• **About this task**
Filter these entries down to lines holding "sequential".
##########
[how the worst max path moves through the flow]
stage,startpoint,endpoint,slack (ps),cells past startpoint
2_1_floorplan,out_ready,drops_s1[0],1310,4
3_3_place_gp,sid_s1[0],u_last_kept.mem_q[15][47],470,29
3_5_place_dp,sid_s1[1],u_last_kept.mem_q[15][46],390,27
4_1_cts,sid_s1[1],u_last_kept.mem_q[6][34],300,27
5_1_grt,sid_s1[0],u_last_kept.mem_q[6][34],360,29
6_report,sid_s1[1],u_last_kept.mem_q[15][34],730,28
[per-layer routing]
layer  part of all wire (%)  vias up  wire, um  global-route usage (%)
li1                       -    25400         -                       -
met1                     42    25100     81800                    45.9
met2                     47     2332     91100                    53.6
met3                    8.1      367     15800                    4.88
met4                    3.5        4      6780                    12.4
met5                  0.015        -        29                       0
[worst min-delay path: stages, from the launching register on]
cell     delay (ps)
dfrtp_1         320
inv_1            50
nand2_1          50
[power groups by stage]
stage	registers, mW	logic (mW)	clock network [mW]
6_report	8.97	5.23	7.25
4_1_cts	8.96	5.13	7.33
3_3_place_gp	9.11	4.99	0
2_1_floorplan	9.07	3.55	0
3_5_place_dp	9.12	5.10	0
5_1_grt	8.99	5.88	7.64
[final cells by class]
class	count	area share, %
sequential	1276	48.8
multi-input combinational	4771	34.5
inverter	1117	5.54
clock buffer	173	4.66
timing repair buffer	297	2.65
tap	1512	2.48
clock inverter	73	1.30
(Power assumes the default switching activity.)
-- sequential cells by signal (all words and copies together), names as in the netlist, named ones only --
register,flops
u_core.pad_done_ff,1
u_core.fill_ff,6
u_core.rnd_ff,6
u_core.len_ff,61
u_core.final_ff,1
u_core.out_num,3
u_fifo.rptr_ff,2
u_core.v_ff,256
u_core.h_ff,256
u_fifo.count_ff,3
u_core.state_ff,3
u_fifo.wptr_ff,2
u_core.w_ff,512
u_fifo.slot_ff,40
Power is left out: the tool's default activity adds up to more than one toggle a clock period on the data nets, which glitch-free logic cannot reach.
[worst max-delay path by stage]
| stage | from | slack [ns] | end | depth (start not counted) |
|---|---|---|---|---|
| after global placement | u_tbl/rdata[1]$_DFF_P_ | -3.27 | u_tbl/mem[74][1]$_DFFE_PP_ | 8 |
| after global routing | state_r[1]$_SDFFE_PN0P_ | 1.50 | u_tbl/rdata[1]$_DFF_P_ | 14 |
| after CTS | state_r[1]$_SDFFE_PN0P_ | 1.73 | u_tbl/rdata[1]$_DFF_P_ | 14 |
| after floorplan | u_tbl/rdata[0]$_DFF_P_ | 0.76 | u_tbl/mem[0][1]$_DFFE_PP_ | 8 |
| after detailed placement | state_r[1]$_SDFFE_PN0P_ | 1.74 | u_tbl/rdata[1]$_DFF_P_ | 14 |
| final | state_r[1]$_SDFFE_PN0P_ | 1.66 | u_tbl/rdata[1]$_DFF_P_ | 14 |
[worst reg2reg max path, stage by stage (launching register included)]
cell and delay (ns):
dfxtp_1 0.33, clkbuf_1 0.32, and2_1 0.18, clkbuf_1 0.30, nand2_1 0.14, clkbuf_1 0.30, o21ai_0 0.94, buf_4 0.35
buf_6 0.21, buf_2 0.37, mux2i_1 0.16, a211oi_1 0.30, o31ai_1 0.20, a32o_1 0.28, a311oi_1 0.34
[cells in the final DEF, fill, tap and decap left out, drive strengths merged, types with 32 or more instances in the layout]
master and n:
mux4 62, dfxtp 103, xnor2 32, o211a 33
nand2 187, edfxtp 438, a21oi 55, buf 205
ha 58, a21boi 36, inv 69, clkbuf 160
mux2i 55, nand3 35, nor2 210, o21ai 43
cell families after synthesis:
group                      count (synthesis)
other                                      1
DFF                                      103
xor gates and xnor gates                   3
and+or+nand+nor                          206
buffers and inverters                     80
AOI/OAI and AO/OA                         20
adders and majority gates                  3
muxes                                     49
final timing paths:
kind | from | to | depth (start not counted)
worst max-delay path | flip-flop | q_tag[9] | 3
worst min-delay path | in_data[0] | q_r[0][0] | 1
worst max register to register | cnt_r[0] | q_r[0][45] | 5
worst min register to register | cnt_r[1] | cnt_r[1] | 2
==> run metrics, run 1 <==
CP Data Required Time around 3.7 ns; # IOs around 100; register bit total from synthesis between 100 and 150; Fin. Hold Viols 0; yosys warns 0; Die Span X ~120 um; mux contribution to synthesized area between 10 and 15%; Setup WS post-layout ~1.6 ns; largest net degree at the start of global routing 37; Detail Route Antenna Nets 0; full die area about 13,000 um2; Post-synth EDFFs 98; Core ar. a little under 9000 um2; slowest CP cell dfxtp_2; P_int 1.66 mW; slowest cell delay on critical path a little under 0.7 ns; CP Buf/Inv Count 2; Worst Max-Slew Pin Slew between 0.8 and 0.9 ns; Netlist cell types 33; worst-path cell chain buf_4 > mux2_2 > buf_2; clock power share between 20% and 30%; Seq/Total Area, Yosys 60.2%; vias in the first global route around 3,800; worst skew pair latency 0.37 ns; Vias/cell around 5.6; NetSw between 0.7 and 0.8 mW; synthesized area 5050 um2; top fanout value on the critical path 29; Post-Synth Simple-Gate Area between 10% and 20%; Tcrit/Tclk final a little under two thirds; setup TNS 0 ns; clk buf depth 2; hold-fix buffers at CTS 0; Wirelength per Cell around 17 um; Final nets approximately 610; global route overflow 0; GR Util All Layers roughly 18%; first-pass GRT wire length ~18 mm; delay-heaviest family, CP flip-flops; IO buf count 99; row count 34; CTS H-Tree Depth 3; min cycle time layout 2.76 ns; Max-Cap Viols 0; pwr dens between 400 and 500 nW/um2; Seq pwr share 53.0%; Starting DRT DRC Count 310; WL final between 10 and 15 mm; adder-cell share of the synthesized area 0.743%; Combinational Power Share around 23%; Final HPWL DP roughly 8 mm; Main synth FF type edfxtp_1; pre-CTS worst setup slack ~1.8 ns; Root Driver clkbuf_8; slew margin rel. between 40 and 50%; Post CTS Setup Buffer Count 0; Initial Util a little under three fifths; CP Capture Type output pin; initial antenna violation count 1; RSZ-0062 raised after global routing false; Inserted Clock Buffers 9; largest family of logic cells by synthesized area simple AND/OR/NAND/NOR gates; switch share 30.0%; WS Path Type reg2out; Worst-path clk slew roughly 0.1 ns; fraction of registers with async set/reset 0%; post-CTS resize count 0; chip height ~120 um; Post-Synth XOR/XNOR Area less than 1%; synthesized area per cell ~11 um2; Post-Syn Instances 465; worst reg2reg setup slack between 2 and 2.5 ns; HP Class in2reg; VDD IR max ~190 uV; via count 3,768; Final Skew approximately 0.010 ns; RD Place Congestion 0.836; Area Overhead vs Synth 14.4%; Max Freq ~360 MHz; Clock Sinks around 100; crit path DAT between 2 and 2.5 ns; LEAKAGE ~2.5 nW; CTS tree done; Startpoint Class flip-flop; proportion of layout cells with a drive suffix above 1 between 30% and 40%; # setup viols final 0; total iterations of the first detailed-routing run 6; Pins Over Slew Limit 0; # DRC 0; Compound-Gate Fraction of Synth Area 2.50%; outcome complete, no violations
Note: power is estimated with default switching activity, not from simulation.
==> config.mk <==
export PLATFORM = sky130hd
export DESIGN_NAME = vigenere_aes_block_scrambler
export DESIGN_NICKNAME = d
export VERILOG_FILES = /design/src/rtl/vas_pkg.sv /design/src/rtl/vas_cfg.sv /design/src/rtl/vas_letter.sv /design/src/rtl/vas_mix.sv /design/src/rtl/vigenere_aes_block_scrambler.sv
export SDC_FILE = /design/constraint.sdc
export NUM_CORES = 1
export LEC_CHECK = 0
export ABC_AREA = 1
export BUFFER_PORTS_ARGS = -buffer_cell sky130_fd_sc_hd__buf_2
export CORE_MARGIN = 2
export CORE_UTILIZATION = 30
export CTS_BUF_LIST = sky130_fd_sc_hd__clkbuf_2
export DETAILED_ROUTE_END_ITERATION = 12
export GPL_TIMING_DRIVEN = 0
export PLACE_DENSITY_LB_ADDON = 0.05
export SYNTH_ARGS = -nofsm -noshare
export SYNTH_HDL_FRONTEND = slang
export SYNTH_SLANG_ARGS = --single-unit
==> constraint.sdc <==
create_clock -name i_clk -period 8.1 [get_ports i_clk]
set_input_delay 1.62 -clock i_clk [delete_from_list [all_inputs] [get_ports i_clk]]
set_output_delay 1.62 -clock i_clk [all_outputs]
set_load 0.02 [all_outputs]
##########
• **Your response**
sequential	1276	48.8
-- sequential cells by signal (all words and copies together), names as in the netlist, named ones only --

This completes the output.